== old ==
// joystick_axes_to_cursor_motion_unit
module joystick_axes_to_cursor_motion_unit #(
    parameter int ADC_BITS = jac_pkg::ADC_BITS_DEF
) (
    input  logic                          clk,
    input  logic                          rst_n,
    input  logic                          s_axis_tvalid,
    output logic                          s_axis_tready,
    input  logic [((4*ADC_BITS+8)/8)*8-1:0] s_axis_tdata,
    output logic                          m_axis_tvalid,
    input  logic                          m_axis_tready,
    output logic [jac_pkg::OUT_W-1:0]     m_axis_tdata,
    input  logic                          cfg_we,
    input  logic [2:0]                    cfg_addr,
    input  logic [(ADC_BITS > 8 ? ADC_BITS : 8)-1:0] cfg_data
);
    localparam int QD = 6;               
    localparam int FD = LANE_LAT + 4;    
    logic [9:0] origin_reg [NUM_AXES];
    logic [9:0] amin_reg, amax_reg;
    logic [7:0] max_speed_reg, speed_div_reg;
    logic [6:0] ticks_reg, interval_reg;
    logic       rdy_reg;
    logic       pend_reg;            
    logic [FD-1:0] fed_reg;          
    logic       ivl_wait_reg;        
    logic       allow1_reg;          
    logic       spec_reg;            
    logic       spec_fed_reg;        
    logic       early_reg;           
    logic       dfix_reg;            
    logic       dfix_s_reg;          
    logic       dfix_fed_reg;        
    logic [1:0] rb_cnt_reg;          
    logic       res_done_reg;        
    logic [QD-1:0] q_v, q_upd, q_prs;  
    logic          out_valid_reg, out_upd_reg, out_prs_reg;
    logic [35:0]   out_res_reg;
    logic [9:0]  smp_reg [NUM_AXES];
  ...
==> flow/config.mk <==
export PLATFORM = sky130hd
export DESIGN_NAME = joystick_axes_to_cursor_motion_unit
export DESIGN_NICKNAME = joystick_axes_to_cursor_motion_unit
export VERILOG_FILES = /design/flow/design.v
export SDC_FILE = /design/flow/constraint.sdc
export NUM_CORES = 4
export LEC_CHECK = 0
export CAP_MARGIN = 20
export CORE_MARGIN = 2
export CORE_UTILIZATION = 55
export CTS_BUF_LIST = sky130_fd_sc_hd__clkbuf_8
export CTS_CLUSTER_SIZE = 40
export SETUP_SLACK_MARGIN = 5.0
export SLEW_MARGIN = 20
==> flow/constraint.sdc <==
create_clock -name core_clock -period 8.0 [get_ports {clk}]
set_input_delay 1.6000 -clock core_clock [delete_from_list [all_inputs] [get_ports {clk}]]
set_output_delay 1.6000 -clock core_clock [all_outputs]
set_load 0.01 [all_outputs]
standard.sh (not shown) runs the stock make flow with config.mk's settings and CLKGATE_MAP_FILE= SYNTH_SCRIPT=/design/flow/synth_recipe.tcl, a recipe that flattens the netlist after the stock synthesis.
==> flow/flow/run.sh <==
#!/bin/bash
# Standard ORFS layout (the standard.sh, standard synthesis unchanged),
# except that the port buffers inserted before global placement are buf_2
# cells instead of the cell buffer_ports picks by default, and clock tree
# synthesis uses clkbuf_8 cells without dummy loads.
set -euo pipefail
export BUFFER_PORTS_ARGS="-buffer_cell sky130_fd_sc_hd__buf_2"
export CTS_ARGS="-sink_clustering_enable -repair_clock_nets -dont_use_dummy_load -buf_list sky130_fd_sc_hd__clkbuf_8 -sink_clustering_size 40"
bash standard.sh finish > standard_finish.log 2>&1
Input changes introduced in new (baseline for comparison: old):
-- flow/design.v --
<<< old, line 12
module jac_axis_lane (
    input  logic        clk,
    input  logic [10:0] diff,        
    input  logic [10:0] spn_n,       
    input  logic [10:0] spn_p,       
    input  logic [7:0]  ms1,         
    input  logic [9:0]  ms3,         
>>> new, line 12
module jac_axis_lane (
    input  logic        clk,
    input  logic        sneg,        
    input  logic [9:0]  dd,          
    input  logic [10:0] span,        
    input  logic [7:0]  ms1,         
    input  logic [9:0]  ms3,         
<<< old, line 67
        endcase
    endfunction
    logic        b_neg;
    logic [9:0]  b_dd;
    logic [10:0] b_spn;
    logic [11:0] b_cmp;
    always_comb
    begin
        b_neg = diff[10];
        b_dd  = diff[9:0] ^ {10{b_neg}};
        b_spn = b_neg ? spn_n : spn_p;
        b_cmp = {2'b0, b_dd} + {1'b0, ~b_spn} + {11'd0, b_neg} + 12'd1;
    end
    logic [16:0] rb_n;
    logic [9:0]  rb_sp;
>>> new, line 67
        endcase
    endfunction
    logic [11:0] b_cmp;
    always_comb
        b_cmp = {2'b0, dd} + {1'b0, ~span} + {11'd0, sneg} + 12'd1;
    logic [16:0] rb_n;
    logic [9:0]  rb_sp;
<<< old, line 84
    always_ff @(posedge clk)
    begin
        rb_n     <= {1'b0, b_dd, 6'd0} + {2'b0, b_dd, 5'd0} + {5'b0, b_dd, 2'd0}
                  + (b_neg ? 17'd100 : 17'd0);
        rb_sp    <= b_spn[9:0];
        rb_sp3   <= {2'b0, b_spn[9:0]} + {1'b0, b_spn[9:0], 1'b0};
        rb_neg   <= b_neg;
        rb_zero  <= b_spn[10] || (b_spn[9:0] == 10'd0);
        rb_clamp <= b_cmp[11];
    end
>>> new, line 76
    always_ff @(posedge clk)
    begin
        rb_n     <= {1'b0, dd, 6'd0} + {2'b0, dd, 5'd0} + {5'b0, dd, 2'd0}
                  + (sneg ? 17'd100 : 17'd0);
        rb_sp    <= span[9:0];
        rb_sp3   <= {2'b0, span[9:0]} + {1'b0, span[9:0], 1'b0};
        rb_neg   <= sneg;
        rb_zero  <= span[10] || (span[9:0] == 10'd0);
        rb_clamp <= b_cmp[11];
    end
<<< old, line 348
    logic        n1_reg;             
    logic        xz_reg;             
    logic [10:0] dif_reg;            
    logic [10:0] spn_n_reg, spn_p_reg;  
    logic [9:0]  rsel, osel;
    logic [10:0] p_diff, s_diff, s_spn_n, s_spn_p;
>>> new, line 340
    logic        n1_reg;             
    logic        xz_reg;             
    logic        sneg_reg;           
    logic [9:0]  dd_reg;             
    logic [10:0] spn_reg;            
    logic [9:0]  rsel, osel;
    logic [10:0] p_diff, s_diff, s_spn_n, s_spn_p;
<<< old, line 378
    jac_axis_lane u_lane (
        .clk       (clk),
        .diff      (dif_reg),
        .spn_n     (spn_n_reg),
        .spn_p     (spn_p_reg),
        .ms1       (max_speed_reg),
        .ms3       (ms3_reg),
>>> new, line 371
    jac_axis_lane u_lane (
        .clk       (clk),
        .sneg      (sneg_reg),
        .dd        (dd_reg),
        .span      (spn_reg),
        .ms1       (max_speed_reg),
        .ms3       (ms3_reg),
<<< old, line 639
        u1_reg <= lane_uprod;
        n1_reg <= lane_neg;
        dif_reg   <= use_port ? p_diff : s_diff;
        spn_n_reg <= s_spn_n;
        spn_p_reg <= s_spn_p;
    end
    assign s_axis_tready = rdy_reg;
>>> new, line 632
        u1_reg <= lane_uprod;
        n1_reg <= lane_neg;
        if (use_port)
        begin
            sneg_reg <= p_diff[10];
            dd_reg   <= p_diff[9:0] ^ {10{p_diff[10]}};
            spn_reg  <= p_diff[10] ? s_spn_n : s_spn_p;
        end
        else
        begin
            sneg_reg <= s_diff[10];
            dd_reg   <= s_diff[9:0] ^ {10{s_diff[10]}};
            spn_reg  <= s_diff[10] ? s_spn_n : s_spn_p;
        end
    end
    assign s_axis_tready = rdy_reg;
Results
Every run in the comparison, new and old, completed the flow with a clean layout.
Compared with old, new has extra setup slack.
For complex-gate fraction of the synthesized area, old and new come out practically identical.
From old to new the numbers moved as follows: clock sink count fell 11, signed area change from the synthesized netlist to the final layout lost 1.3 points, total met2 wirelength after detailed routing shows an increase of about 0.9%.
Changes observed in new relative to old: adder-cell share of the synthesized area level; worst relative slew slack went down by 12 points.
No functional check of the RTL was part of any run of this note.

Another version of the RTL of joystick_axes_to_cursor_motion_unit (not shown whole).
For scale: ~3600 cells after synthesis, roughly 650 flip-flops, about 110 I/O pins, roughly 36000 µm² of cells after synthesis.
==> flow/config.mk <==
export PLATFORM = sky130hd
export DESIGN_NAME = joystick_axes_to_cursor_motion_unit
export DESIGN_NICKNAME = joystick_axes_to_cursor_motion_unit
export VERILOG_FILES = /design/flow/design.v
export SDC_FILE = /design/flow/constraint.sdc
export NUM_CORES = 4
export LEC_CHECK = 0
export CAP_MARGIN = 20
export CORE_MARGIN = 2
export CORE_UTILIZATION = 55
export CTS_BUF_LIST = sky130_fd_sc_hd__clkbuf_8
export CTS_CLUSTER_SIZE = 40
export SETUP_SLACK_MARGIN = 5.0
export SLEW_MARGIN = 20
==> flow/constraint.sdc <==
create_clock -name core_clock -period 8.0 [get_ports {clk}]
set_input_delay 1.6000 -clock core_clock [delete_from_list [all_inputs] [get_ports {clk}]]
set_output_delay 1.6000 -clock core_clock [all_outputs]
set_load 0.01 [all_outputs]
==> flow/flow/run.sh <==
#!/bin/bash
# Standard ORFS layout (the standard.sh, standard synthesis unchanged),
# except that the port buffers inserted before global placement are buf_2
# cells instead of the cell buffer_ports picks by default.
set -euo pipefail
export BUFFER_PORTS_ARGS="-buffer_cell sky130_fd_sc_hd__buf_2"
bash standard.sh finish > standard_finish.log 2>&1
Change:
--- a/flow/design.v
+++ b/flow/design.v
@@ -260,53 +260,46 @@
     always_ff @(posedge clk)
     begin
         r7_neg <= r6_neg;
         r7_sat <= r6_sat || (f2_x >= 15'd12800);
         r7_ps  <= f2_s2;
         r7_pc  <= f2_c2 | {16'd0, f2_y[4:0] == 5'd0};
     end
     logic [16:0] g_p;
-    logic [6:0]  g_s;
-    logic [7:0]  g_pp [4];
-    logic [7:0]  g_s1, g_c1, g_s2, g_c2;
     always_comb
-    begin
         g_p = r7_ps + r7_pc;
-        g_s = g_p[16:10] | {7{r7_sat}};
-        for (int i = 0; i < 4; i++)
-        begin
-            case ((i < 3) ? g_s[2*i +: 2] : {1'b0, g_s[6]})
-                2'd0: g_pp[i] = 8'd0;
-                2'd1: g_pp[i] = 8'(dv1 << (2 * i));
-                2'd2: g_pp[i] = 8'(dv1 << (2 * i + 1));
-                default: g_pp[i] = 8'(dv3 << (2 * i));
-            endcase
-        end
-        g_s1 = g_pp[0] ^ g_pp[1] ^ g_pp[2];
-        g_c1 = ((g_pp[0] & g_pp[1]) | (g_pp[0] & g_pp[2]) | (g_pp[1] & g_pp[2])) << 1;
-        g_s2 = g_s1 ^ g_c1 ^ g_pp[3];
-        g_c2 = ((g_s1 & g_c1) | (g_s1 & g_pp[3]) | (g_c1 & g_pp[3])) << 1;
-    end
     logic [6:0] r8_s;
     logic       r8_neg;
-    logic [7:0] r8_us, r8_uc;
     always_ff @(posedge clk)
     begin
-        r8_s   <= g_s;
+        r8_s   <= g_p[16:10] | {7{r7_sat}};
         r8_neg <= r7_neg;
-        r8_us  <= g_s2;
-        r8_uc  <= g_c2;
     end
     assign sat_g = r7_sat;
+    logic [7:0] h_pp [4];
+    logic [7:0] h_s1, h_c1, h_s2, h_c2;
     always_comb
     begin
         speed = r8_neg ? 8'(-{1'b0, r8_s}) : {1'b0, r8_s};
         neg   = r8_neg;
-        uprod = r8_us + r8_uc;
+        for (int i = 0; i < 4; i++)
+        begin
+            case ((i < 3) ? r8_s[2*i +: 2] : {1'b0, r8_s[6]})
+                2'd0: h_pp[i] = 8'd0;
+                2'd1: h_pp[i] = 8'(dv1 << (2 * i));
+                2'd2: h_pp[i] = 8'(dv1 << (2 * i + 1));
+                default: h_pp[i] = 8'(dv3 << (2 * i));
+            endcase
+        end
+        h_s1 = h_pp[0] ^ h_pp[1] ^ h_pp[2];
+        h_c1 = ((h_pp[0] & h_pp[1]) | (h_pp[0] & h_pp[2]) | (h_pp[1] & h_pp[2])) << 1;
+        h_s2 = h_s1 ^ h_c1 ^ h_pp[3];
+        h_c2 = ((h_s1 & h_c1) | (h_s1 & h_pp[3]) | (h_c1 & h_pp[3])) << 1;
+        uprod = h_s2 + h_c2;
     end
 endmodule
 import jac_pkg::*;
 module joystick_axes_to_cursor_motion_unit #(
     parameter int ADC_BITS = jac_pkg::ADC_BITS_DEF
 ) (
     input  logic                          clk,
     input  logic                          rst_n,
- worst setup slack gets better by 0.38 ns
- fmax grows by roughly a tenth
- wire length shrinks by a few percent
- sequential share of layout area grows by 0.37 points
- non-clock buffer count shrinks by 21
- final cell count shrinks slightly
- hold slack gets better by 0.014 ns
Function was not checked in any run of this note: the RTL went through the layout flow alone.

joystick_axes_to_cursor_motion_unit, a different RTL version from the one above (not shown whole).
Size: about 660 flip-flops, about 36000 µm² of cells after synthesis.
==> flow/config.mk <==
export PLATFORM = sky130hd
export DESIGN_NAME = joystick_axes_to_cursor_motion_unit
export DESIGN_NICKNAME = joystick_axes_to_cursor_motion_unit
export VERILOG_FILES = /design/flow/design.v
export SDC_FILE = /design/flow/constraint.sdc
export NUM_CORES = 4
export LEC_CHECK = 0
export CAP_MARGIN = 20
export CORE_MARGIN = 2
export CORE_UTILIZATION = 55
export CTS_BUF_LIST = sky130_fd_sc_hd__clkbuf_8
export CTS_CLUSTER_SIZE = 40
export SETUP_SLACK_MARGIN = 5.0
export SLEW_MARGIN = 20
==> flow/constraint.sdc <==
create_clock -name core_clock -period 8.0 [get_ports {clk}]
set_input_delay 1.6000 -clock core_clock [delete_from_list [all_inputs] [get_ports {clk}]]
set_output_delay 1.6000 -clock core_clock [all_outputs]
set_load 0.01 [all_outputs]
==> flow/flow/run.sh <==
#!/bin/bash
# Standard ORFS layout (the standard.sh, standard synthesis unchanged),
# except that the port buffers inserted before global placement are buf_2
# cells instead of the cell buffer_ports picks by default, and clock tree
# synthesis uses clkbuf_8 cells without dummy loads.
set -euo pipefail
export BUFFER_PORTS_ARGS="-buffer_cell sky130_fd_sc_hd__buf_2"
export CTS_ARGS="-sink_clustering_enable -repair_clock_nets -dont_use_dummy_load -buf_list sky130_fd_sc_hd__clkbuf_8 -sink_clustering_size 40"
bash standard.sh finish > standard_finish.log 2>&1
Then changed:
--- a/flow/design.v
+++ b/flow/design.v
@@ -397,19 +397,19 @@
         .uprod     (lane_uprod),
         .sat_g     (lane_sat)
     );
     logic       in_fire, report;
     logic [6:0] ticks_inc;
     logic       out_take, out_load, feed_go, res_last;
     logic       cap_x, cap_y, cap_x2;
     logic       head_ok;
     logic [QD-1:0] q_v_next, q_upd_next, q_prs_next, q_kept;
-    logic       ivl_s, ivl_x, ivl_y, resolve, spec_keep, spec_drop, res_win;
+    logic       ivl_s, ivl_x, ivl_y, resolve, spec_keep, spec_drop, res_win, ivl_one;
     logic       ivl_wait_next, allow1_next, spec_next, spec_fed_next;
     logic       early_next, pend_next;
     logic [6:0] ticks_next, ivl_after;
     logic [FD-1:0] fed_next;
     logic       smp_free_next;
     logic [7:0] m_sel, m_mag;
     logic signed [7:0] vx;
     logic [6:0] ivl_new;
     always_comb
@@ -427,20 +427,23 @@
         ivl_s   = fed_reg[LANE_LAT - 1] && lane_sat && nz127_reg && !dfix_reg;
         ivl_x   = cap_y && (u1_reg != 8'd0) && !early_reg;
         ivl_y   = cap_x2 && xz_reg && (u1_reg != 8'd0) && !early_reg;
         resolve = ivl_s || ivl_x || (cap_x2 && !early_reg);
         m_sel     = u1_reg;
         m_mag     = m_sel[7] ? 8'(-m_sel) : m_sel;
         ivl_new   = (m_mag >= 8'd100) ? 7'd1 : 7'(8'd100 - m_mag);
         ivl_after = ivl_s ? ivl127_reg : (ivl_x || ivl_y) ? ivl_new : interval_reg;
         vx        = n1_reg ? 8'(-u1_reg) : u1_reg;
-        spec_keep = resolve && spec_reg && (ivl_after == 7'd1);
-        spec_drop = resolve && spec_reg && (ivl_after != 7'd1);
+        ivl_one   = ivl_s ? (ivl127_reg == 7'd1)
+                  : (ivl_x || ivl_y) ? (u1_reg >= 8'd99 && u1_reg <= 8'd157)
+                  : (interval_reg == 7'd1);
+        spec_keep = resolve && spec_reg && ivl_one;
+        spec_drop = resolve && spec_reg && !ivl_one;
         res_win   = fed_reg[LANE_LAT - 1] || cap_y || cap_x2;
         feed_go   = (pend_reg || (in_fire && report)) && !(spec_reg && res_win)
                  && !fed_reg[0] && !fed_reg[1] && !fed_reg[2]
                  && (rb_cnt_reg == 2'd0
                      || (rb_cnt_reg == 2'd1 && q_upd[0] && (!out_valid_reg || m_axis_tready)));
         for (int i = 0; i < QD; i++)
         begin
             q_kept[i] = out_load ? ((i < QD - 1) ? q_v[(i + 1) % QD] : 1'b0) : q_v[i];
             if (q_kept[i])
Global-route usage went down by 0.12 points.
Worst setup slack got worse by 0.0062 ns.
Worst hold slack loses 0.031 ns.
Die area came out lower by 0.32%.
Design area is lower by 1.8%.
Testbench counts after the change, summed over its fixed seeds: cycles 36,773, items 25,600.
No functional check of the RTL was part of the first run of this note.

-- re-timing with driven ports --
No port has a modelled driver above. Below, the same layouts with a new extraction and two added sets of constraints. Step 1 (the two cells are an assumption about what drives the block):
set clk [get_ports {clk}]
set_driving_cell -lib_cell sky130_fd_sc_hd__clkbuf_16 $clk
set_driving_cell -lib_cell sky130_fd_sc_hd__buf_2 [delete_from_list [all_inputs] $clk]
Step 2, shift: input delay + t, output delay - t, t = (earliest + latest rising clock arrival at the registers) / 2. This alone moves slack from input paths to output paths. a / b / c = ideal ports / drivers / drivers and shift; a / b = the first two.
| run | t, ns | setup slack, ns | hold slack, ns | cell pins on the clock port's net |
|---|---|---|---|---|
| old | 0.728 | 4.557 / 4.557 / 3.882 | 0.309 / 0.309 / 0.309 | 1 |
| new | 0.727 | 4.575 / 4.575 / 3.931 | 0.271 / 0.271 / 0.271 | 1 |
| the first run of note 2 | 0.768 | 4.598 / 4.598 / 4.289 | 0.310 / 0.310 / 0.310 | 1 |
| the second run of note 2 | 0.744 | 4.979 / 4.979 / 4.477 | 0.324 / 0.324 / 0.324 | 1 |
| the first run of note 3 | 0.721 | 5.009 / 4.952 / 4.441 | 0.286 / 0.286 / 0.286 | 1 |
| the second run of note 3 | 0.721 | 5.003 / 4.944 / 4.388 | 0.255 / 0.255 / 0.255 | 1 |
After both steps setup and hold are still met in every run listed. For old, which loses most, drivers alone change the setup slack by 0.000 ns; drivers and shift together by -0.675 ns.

..........

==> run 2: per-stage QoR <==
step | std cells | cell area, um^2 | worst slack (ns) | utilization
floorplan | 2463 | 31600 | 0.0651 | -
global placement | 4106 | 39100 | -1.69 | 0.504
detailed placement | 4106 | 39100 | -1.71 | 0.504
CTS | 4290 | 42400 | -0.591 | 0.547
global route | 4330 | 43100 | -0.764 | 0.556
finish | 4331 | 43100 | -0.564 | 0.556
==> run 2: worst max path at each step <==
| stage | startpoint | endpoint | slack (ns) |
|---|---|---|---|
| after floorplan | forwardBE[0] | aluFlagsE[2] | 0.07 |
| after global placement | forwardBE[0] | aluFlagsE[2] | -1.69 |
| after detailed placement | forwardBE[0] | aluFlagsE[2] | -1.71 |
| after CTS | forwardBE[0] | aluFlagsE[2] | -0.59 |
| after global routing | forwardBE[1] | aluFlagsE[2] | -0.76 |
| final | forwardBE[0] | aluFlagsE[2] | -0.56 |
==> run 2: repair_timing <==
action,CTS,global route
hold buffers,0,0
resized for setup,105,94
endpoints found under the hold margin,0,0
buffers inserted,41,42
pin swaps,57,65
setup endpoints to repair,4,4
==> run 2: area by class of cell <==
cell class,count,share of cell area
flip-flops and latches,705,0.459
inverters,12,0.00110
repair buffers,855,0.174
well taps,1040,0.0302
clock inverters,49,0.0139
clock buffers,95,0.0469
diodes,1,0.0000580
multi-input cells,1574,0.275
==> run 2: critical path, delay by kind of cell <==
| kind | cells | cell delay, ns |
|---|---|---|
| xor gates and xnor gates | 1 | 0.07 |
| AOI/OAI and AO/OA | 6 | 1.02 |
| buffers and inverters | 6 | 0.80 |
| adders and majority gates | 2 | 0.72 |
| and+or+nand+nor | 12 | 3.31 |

..........

Directions for this task: Filter the entries above down to the lines that contain the word "parameter".

Response to the task:
    parameter int ADC_BITS = jac_pkg::ADC_BITS_DEF
     parameter int ADC_BITS = jac_pkg::ADC_BITS_DEF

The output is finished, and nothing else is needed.